• Exercise instructions:
Exactly reproduce each of the entries shown below.

** Opening Input for this task block **

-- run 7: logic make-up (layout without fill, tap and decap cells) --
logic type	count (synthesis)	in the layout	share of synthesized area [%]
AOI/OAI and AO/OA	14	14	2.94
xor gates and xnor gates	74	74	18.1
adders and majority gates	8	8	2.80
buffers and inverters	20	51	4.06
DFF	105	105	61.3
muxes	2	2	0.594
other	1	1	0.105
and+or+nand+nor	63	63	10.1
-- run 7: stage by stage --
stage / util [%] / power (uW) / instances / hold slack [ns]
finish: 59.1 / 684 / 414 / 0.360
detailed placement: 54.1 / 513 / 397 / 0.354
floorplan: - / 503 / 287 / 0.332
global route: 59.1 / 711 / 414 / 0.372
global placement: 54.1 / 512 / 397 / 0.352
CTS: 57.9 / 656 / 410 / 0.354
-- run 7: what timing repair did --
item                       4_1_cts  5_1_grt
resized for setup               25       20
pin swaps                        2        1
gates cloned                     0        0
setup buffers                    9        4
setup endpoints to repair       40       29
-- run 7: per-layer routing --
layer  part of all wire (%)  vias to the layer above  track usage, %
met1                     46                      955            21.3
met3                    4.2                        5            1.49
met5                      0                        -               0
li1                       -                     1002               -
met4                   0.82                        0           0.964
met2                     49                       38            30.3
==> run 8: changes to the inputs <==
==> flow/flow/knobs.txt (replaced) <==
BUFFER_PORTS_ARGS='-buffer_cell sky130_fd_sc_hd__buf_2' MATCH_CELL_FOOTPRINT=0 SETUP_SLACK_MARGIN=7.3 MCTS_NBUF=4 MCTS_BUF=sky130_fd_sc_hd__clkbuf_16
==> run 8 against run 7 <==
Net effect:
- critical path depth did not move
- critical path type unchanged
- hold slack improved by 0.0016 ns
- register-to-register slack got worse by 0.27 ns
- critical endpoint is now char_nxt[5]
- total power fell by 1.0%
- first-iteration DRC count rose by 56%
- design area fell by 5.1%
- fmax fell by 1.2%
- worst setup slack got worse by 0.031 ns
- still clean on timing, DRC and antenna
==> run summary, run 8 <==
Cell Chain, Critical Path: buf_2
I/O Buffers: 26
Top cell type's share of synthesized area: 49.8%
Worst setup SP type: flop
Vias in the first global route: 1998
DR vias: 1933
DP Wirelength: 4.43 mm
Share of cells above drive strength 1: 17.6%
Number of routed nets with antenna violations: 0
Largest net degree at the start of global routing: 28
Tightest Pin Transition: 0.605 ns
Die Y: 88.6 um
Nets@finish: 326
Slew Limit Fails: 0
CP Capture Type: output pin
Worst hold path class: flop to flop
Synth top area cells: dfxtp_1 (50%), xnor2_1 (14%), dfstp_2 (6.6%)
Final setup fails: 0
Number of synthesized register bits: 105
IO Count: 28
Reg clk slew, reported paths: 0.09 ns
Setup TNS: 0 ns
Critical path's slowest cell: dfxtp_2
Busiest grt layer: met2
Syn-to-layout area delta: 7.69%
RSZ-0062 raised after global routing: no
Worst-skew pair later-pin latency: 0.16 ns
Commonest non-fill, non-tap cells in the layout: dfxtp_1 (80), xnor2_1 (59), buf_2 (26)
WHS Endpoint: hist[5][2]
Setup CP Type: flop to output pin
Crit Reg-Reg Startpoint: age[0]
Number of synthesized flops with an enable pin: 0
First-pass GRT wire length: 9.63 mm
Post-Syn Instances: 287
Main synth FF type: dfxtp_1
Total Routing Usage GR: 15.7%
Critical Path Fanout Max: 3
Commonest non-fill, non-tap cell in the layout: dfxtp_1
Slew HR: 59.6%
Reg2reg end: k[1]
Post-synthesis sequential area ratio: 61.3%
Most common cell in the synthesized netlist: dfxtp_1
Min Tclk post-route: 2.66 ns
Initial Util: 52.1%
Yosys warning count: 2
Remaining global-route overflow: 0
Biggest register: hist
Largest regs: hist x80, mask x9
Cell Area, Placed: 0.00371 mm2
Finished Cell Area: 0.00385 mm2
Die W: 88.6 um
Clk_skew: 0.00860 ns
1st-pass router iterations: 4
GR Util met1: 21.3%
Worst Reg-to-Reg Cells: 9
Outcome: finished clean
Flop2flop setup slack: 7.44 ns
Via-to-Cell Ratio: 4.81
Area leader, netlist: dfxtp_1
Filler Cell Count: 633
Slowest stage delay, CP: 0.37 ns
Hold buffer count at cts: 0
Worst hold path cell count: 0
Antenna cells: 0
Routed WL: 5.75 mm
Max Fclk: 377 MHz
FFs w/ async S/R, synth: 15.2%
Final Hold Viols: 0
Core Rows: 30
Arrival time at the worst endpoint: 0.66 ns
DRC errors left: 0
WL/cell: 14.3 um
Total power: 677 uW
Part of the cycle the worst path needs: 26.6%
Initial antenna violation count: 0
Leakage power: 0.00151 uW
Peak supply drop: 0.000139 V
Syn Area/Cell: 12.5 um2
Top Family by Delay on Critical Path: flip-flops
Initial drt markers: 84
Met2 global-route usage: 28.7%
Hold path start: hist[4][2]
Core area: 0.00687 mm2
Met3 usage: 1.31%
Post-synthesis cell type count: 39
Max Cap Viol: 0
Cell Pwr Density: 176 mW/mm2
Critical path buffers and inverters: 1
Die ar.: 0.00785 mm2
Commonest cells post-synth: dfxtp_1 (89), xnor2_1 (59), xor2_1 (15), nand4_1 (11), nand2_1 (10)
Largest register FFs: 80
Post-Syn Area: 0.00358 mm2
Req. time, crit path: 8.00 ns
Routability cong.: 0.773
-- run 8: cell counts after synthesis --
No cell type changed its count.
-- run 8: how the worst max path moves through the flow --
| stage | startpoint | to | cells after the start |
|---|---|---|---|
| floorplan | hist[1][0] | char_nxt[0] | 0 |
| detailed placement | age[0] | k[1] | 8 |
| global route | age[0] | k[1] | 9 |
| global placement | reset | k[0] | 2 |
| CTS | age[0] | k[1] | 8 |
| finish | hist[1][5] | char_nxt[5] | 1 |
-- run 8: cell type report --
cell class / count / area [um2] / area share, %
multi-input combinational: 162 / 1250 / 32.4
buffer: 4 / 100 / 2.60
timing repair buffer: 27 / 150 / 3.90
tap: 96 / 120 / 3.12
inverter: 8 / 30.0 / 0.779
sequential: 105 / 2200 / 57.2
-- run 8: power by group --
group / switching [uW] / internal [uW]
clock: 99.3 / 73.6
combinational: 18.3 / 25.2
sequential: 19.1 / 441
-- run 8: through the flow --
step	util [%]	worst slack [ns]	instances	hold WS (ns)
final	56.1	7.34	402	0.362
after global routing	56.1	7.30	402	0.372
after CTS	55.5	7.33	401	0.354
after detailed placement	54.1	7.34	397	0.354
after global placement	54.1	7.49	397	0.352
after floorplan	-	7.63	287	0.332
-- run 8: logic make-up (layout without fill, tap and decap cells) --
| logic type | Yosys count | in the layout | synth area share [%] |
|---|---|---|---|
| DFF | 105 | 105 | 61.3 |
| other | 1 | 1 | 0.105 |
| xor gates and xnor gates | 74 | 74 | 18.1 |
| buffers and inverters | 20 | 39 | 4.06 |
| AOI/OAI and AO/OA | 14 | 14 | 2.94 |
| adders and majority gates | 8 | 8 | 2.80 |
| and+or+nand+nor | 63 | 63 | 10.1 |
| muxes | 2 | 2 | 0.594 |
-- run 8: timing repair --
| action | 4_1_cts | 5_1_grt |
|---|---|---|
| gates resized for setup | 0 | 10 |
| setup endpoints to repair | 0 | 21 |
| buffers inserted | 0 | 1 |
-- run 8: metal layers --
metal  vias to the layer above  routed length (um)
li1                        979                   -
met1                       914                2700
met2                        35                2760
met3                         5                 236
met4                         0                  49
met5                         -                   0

** Closing Input for this task block **

• Written answer:
-- run 7: logic make-up (layout without fill, tap and decap cells) --
logic type	count (synthesis)	in the layout	share of synthesized area [%]
AOI/OAI and AO/OA	14	14	2.94
xor gates and xnor gates	74	74	18.1
adders and majority gates	8	8	2.80
buffers and inverters	20	51	4.06
DFF	105	105	61.3
muxes	2	2	0.594
other	1	1	0.105
and+or+nand+nor	63	63	10.1
-- run 7: stage by stage --
stage / util [%] / power (uW) / instances / hold slack [ns]
finish: 59.1 / 684 / 414 / 0.360
detailed placement: 54.1 / 513 / 397 / 0.354
floorplan: - / 503 / 287 / 0.332
global route: 59.1 / 711 / 414 / 0.372
global placement: 54.1 / 512 / 397 / 0.352
CTS: 57.9 / 656 / 410 / 0.354
-- run 7: what timing repair did --
item                       4_1_cts  5_1_grt
resized for setup               25       20
pin swaps                        2        1
gates cloned                     0        0
setup buffers                    9        4
setup endpoints to repair       40       29
-- run 7: per-layer routing --
layer  part of all wire (%)  vias to the layer above  track usage, %
met1                     46                      955            21.3
met3                    4.2                        5            1.49
met5                      0                        -               0
li1                       -                     1002               -
met4                   0.82                        0           0.964
met2                     49                       38            30.3
==> run 8: changes to the inputs <==
==> flow/flow/knobs.txt (replaced) <==
BUFFER_PORTS_ARGS='-buffer_cell sky130_fd_sc_hd__buf_2' MATCH_CELL_FOOTPRINT=0 SETUP_SLACK_MARGIN=7.3 MCTS_NBUF=4 MCTS_BUF=sky130_fd_sc_hd__clkbuf_16
==> run 8 against run 7 <==
Net effect:
- critical path depth did not move
- critical path type unchanged
- hold slack improved by 0.0016 ns
- register-to-register slack got worse by 0.27 ns
- critical endpoint is now char_nxt[5]
- total power fell by 1.0%
- first-iteration DRC count rose by 56%
- design area fell by 5.1%
- fmax fell by 1.2%
- worst setup slack got worse by 0.031 ns
- still clean on timing, DRC and antenna
==> run summary, run 8 <==
Cell Chain, Critical Path: buf_2
I/O Buffers: 26
Top cell type's share of synthesized area: 49.8%
Worst setup SP type: flop
Vias in the first global route: 1998
DR vias: 1933
DP Wirelength: 4.43 mm
Share of cells above drive strength 1: 17.6%
Number of routed nets with antenna violations: 0
Largest net degree at the start of global routing: 28
Tightest Pin Transition: 0.605 ns
Die Y: 88.6 um
Nets@finish: 326
Slew Limit Fails: 0
CP Capture Type: output pin
Worst hold path class: flop to flop
Synth top area cells: dfxtp_1 (50%), xnor2_1 (14%), dfstp_2 (6.6%)
Final setup fails: 0
Number of synthesized register bits: 105
IO Count: 28
Reg clk slew, reported paths: 0.09 ns
Setup TNS: 0 ns
Critical path's slowest cell: dfxtp_2
Busiest grt layer: met2
Syn-to-layout area delta: 7.69%
RSZ-0062 raised after global routing: no
Worst-skew pair later-pin latency: 0.16 ns
Commonest non-fill, non-tap cells in the layout: dfxtp_1 (80), xnor2_1 (59), buf_2 (26)
WHS Endpoint: hist[5][2]
Setup CP Type: flop to output pin
Crit Reg-Reg Startpoint: age[0]
Number of synthesized flops with an enable pin: 0
First-pass GRT wire length: 9.63 mm
Post-Syn Instances: 287
Main synth FF type: dfxtp_1
Total Routing Usage GR: 15.7%
Critical Path Fanout Max: 3
Commonest non-fill, non-tap cell in the layout: dfxtp_1
Slew HR: 59.6%
Reg2reg end: k[1]
Post-synthesis sequential area ratio: 61.3%
Most common cell in the synthesized netlist: dfxtp_1
Min Tclk post-route: 2.66 ns
Initial Util: 52.1%
Yosys warning count: 2
Remaining global-route overflow: 0
Biggest register: hist
Largest regs: hist x80, mask x9
Cell Area, Placed: 0.00371 mm2
Finished Cell Area: 0.00385 mm2
Die W: 88.6 um
Clk_skew: 0.00860 ns
1st-pass router iterations: 4
GR Util met1: 21.3%
Worst Reg-to-Reg Cells: 9
Outcome: finished clean
Flop2flop setup slack: 7.44 ns
Via-to-Cell Ratio: 4.81
Area leader, netlist: dfxtp_1
Filler Cell Count: 633
Slowest stage delay, CP: 0.37 ns
Hold buffer count at cts: 0
Worst hold path cell count: 0
Antenna cells: 0
Routed WL: 5.75 mm
Max Fclk: 377 MHz
FFs w/ async S/R, synth: 15.2%
Final Hold Viols: 0
Core Rows: 30
Arrival time at the worst endpoint: 0.66 ns
DRC errors left: 0
WL/cell: 14.3 um
Total power: 677 uW
Part of the cycle the worst path needs: 26.6%
Initial antenna violation count: 0
Leakage power: 0.00151 uW
Peak supply drop: 0.000139 V
Syn Area/Cell: 12.5 um2
Top Family by Delay on Critical Path: flip-flops
Initial drt markers: 84
Met2 global-route usage: 28.7%
Hold path start: hist[4][2]
Core area: 0.00687 mm2
Met3 usage: 1.31%
Post-synthesis cell type count: 39
Max Cap Viol: 0
Cell Pwr Density: 176 mW/mm2
Critical path buffers and inverters: 1
Die ar.: 0.00785 mm2
Commonest cells post-synth: dfxtp_1 (89), xnor2_1 (59), xor2_1 (15), nand4_1 (11), nand2_1 (10)
Largest register FFs: 80
Post-Syn Area: 0.00358 mm2
Req. time, crit path: 8.00 ns
Routability cong.: 0.773
-- run 8: cell counts after synthesis --
No cell type changed its count.
-- run 8: how the worst max path moves through the flow --
| stage | startpoint | to | cells after the start |
|---|---|---|---|
| floorplan | hist[1][0] | char_nxt[0] | 0 |
| detailed placement | age[0] | k[1] | 8 |
| global route | age[0] | k[1] | 9 |
| global placement | reset | k[0] | 2 |
| CTS | age[0] | k[1] | 8 |
| finish | hist[1][5] | char_nxt[5] | 1 |
-- run 8: cell type report --
cell class / count / area [um2] / area share, %
multi-input combinational: 162 / 1250 / 32.4
buffer: 4 / 100 / 2.60
timing repair buffer: 27 / 150 / 3.90
tap: 96 / 120 / 3.12
inverter: 8 / 30.0 / 0.779
sequential: 105 / 2200 / 57.2
-- run 8: power by group --
group / switching [uW] / internal [uW]
clock: 99.3 / 73.6
combinational: 18.3 / 25.2
sequential: 19.1 / 441
-- run 8: through the flow --
step	util [%]	worst slack [ns]	instances	hold WS (ns)
final	56.1	7.34	402	0.362
after global routing	56.1	7.30	402	0.372
after CTS	55.5	7.33	401	0.354
after detailed placement	54.1	7.34	397	0.354
after global placement	54.1	7.49	397	0.352
after floorplan	-	7.63	287	0.332
-- run 8: logic make-up (layout without fill, tap and decap cells) --
| logic type | Yosys count | in the layout | synth area share [%] |
|---|---|---|---|
| DFF | 105 | 105 | 61.3 |
| other | 1 | 1 | 0.105 |
| xor gates and xnor gates | 74 | 74 | 18.1 |
| buffers and inverters | 20 | 39 | 4.06 |
| AOI/OAI and AO/OA | 14 | 14 | 2.94 |
| adders and majority gates | 8 | 8 | 2.80 |
| and+or+nand+nor | 63 | 63 | 10.1 |
| muxes | 2 | 2 | 0.594 |
-- run 8: timing repair --
| action | 4_1_cts | 5_1_grt |
|---|---|---|
| gates resized for setup | 0 | 10 |
| setup endpoints to repair | 0 | 21 |
| buffers inserted | 0 | 1 |
-- run 8: metal layers --
metal  vias to the layer above  routed length (um)
li1                        979                   -
met1                       914                2700
met2                        35                2760
met3                         5                 236
met4                         0                  49
met5                         -                   0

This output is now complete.